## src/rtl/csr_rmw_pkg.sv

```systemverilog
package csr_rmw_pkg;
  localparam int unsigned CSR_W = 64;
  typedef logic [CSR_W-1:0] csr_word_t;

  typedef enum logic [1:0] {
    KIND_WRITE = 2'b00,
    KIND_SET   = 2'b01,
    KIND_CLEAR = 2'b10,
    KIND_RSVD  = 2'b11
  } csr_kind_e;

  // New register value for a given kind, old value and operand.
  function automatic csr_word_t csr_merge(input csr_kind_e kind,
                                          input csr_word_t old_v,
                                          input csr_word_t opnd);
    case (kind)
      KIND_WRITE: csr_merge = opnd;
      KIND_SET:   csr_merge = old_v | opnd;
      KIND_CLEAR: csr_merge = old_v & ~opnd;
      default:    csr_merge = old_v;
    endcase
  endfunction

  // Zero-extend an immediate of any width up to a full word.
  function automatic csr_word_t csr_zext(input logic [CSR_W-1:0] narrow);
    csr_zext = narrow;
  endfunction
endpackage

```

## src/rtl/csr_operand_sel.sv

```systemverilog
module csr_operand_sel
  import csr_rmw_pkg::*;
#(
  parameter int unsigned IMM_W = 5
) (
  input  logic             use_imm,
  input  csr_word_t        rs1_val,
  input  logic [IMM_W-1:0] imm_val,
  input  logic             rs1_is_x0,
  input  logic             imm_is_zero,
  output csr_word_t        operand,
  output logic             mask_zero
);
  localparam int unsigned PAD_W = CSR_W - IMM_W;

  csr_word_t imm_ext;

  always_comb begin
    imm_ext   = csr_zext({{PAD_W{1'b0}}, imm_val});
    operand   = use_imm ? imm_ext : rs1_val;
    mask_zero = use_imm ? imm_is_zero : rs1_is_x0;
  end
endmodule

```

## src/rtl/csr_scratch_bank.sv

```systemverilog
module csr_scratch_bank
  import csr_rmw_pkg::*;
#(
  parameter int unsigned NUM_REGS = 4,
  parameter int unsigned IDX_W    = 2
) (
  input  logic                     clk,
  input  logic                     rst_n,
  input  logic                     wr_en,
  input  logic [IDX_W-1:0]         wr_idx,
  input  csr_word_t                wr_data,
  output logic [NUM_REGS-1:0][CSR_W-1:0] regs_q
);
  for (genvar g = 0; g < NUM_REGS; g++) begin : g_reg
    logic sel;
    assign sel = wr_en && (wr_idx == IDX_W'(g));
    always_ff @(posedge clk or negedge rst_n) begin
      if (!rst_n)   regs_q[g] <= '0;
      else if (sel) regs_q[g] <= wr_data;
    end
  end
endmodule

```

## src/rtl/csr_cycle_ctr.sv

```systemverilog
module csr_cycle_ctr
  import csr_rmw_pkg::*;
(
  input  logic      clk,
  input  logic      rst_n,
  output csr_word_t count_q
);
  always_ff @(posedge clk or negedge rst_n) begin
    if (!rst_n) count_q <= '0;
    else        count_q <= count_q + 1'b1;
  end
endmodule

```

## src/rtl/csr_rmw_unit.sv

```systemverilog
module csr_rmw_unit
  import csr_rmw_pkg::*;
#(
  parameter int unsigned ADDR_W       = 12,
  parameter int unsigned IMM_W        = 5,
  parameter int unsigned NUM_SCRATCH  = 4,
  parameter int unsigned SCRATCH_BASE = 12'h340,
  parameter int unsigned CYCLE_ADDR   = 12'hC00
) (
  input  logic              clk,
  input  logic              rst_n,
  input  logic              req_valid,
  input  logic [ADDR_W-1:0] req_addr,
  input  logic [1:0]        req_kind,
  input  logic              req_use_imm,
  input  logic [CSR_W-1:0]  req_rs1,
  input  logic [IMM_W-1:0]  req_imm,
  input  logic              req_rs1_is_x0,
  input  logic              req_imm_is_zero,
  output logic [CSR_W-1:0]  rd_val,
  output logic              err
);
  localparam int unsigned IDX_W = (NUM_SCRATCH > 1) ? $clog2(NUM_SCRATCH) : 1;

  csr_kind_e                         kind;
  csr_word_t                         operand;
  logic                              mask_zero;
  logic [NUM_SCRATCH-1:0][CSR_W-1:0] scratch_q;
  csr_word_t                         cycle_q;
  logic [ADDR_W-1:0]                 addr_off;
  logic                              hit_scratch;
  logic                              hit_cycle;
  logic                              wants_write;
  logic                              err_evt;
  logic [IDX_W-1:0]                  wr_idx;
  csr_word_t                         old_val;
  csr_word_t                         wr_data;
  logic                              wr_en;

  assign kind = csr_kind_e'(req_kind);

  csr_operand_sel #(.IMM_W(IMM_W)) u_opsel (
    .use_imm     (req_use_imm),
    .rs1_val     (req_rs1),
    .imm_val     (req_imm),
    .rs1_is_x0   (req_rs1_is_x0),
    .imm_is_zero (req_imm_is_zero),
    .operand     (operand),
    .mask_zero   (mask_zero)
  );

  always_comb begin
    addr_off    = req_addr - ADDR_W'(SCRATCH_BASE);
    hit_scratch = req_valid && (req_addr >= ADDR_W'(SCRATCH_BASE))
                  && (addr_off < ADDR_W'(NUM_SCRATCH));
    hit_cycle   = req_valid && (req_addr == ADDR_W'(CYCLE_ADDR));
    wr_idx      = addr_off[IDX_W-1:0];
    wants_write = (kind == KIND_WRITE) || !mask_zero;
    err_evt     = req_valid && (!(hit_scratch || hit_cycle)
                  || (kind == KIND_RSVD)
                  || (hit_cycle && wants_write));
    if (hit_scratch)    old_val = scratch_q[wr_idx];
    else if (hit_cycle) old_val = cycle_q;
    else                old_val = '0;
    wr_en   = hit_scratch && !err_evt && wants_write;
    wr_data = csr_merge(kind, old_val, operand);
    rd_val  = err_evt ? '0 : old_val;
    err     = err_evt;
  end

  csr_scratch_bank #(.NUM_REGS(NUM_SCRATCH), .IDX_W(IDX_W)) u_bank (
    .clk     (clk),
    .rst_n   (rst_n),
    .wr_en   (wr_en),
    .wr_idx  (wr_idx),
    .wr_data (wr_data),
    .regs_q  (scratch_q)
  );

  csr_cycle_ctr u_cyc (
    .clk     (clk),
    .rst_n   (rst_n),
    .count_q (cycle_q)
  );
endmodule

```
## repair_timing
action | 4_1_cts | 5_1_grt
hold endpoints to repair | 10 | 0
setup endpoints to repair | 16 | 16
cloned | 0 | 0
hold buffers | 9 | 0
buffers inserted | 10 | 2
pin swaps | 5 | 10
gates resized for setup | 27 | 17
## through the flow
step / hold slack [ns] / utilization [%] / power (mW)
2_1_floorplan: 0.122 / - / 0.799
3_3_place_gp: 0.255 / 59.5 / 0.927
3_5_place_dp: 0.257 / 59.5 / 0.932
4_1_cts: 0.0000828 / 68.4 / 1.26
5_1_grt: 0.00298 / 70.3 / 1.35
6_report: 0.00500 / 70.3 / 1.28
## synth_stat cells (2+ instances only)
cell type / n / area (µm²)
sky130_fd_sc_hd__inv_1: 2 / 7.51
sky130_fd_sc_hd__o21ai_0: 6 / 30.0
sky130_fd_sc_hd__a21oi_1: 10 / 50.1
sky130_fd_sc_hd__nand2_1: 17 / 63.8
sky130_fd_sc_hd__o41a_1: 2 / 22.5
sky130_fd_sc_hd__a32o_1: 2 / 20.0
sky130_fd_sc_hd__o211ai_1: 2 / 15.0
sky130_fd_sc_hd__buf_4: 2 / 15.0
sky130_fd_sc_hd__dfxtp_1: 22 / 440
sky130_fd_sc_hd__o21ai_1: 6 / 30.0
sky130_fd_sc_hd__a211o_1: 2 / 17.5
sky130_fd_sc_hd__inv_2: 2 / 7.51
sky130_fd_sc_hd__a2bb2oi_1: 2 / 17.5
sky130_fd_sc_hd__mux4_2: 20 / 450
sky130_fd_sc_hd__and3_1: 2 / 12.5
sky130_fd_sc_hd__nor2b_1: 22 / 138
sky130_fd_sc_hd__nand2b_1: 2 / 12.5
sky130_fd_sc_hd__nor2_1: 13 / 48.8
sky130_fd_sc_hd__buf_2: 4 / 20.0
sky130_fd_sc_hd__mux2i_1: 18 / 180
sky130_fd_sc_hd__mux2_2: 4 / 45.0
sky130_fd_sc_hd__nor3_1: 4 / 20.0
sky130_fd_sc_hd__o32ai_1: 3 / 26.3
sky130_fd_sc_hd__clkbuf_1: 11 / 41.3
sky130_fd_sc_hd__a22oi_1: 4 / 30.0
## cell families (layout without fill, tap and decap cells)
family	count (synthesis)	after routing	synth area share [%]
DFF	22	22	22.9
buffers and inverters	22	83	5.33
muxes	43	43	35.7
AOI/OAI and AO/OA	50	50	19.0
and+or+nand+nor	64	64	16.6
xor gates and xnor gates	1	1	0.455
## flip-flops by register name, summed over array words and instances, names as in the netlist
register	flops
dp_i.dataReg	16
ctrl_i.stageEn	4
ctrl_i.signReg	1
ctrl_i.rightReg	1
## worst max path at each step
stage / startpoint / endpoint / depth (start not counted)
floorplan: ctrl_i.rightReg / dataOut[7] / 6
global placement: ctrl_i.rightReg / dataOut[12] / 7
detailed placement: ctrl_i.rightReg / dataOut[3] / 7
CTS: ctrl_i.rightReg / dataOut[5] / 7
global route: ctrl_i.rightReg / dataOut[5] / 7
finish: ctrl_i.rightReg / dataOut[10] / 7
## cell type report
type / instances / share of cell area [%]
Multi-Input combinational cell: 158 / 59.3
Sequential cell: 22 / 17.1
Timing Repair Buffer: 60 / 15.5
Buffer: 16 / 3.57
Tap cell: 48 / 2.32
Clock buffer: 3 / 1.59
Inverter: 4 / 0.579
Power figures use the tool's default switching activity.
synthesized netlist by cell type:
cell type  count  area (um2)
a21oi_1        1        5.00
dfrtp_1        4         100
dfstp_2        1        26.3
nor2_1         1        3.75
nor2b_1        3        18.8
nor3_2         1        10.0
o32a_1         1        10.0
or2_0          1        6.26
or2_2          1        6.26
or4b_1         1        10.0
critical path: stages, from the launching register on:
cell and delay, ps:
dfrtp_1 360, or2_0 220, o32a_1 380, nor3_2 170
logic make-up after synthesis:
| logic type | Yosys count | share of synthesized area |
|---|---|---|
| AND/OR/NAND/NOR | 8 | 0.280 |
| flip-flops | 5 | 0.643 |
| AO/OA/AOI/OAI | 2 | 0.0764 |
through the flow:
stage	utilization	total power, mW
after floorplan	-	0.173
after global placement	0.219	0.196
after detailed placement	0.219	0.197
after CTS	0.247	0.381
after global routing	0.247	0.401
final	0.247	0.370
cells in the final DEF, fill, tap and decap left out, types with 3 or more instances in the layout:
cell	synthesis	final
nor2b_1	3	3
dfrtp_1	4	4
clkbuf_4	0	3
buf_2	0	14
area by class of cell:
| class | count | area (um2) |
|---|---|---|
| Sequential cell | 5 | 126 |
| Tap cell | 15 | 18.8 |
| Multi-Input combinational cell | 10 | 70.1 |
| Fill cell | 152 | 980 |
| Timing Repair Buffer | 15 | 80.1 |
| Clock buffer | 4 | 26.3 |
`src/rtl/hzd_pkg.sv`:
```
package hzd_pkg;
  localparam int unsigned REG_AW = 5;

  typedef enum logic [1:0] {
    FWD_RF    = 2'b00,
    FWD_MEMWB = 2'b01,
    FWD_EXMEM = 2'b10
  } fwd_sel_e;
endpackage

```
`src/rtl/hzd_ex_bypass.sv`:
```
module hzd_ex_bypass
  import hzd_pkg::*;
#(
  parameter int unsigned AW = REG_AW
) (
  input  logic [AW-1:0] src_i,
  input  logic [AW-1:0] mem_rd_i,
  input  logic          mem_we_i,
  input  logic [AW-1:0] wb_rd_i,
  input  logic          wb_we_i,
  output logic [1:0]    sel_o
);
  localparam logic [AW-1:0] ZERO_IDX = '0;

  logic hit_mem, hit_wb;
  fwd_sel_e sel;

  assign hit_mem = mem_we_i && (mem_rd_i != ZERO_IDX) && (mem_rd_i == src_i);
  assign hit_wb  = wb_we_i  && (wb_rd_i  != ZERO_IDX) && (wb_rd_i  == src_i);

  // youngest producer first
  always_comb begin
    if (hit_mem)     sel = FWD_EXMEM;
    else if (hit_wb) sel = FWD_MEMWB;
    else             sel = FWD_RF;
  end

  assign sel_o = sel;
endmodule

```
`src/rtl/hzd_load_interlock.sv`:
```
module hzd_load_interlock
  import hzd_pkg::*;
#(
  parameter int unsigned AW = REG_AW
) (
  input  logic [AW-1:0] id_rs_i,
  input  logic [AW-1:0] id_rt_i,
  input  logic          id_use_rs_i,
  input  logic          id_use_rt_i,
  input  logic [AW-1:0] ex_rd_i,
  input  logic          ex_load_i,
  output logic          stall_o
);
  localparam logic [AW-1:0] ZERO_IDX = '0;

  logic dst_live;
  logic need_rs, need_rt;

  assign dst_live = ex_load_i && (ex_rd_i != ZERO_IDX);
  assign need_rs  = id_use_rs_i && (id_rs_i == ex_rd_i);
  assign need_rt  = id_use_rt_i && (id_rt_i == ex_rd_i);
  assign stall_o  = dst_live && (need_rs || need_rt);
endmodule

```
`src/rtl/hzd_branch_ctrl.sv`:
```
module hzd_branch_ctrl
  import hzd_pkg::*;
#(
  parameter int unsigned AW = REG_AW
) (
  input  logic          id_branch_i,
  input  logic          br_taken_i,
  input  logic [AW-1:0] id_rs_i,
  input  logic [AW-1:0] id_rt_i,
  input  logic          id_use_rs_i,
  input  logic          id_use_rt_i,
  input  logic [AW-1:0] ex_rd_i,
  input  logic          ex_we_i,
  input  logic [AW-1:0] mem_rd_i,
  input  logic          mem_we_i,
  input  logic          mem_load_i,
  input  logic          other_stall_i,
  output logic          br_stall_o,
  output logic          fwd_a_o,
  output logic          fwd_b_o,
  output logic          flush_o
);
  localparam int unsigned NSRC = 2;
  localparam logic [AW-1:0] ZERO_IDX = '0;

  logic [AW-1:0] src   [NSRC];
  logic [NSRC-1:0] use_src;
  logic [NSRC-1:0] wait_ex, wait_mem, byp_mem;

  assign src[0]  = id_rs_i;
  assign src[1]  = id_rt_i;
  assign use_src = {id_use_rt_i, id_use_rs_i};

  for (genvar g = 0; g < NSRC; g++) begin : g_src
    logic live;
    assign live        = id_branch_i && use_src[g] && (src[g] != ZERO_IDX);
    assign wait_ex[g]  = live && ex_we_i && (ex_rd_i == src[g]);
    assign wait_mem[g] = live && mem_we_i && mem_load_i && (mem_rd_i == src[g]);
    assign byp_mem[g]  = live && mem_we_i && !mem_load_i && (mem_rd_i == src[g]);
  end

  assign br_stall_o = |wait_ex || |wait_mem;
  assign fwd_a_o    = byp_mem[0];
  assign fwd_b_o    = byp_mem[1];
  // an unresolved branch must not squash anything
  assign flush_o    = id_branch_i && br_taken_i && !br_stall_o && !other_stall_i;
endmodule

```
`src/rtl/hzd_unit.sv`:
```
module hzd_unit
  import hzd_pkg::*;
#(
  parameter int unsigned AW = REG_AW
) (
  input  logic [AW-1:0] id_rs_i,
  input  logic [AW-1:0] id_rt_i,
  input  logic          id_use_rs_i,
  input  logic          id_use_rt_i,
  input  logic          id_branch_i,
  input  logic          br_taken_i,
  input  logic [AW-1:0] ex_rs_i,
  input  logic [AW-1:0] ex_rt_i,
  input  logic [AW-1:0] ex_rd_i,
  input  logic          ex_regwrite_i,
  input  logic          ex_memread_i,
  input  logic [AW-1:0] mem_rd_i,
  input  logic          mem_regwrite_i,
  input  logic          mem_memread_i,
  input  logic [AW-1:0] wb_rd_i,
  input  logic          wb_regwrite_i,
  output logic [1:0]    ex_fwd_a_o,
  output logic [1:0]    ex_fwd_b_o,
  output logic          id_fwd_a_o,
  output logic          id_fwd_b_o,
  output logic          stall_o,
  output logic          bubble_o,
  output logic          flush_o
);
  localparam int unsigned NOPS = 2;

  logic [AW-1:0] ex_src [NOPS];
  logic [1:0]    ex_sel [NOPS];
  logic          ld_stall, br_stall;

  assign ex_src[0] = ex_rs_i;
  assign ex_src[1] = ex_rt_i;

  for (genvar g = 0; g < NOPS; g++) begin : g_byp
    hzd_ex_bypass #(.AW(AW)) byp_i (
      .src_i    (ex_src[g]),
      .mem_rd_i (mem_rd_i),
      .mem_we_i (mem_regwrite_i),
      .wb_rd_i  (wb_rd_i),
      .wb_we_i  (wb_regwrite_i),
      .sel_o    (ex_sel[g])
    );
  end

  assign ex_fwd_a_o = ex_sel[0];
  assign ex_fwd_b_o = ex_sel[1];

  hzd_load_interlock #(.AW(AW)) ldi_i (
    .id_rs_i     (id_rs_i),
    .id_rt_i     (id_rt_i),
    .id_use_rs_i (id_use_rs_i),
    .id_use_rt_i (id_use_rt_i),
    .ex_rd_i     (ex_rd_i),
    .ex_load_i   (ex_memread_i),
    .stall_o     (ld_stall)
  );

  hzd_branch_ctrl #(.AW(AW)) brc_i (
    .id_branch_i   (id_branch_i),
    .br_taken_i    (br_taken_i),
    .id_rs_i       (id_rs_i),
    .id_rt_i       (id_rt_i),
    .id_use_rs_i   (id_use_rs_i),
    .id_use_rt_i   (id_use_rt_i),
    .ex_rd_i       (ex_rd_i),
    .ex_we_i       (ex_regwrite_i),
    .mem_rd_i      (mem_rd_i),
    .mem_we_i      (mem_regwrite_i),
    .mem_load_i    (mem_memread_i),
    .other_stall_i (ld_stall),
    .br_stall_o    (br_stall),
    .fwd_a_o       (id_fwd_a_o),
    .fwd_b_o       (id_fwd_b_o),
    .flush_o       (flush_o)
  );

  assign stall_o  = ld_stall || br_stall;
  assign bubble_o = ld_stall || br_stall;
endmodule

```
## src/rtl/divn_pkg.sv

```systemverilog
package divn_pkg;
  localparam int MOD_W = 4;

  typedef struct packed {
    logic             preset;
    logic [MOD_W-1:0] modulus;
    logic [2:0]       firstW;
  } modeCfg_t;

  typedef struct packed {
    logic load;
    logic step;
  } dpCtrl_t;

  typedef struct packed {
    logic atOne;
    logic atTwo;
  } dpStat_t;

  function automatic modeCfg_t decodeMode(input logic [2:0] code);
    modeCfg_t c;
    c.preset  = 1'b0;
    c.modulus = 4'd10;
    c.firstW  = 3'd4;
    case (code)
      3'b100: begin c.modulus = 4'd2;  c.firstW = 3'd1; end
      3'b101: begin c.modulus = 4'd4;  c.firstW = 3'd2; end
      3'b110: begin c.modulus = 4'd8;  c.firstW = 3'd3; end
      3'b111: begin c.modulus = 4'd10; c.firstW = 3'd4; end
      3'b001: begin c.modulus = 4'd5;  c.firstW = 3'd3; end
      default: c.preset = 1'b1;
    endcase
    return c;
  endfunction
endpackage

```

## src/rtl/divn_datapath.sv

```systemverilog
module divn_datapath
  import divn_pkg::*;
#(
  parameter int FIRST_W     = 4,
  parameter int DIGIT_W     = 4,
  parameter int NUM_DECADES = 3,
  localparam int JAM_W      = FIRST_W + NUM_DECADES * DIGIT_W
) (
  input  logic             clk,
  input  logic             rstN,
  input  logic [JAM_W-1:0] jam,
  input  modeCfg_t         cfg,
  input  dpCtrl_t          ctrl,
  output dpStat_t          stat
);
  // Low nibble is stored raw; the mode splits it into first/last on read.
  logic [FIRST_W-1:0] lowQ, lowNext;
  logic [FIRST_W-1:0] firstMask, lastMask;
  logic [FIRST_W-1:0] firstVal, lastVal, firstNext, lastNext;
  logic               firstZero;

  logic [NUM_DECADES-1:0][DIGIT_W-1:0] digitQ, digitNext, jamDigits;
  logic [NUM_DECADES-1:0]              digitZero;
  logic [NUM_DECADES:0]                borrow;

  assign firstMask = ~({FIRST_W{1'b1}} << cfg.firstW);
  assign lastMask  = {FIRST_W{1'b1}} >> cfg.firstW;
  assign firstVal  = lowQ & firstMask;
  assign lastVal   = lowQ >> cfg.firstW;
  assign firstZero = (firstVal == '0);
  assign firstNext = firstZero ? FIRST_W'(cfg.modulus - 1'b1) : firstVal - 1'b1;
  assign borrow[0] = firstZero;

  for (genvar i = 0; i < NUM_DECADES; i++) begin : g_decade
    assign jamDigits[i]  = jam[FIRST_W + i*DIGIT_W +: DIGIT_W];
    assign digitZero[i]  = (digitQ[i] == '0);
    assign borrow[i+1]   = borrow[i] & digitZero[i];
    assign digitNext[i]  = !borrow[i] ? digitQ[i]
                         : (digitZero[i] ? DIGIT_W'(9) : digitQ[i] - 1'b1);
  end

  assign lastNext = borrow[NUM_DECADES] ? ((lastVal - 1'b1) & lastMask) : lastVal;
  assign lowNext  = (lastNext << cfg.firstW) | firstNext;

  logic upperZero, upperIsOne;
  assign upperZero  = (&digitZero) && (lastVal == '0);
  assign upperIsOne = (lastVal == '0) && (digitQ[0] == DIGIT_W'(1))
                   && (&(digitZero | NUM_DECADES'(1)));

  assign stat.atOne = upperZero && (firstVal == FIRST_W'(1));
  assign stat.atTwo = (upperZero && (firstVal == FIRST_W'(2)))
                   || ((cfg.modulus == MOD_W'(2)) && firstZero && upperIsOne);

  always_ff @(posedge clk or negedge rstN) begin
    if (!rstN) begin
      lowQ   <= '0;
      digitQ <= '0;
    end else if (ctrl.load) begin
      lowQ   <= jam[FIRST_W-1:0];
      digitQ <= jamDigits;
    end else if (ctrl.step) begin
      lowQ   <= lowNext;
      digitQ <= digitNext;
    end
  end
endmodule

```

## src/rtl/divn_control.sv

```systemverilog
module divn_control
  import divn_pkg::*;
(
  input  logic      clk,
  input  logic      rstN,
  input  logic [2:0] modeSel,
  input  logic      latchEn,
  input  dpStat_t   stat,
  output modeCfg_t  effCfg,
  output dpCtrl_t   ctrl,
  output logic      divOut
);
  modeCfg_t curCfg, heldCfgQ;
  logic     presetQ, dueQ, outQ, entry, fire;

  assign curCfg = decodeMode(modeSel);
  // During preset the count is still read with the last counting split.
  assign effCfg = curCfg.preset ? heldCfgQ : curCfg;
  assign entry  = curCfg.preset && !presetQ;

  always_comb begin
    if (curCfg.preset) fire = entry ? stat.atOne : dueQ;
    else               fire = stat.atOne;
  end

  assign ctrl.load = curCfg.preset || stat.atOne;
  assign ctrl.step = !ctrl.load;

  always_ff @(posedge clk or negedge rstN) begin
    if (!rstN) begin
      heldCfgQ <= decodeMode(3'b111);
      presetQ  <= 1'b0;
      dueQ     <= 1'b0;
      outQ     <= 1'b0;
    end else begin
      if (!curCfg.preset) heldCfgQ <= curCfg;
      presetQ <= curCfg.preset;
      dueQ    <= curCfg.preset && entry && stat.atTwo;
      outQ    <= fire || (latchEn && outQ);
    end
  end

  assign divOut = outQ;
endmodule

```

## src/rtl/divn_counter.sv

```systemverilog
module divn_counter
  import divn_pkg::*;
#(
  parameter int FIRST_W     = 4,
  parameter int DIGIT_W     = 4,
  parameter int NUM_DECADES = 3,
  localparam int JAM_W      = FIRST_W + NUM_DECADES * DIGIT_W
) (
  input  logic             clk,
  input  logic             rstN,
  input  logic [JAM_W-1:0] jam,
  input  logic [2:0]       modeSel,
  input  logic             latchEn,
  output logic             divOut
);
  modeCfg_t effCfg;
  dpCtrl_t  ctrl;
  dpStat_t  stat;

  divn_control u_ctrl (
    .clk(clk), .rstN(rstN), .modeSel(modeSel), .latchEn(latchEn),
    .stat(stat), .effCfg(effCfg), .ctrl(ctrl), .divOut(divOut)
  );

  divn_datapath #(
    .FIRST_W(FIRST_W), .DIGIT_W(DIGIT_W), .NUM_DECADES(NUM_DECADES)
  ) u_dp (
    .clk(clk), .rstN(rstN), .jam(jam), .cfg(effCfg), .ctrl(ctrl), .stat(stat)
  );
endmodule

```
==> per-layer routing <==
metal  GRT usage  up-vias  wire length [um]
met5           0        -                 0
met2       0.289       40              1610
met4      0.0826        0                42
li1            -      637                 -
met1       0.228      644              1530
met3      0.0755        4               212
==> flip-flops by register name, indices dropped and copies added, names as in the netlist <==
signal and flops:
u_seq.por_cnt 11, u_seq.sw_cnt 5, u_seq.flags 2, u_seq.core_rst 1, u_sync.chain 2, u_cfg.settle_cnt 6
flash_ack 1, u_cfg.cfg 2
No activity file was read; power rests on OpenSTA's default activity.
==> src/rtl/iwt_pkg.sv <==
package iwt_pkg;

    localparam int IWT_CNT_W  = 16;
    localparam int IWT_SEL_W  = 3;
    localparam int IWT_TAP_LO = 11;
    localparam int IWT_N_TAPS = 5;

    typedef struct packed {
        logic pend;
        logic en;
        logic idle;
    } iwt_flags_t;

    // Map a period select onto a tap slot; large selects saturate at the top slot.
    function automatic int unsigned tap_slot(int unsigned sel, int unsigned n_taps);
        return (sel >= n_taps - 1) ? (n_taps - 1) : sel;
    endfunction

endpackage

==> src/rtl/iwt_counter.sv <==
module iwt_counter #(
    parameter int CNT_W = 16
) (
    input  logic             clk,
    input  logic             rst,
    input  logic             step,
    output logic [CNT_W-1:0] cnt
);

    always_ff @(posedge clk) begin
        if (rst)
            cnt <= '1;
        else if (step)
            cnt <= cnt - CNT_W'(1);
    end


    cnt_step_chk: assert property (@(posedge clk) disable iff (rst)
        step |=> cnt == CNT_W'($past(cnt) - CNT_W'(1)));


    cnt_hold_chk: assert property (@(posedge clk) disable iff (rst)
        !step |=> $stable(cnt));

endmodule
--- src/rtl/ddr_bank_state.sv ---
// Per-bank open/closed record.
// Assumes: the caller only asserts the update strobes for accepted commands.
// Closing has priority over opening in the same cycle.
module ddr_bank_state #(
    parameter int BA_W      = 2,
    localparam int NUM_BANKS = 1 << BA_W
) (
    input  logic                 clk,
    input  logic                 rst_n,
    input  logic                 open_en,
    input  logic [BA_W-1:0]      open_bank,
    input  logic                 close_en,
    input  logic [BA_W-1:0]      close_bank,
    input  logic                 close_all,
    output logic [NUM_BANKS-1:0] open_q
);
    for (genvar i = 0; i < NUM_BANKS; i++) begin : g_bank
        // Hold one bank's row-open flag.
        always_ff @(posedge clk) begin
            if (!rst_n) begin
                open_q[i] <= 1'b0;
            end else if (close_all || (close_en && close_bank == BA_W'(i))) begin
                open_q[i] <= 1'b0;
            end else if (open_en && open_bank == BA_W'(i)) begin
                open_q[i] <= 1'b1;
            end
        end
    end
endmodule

Problem description:
Could you return all lines from the records that include the word "detailed"?

Answer space:
detailed placement: ctrl_i.rightReg / dataOut[3] / 7
after detailed placement	0.219	0.197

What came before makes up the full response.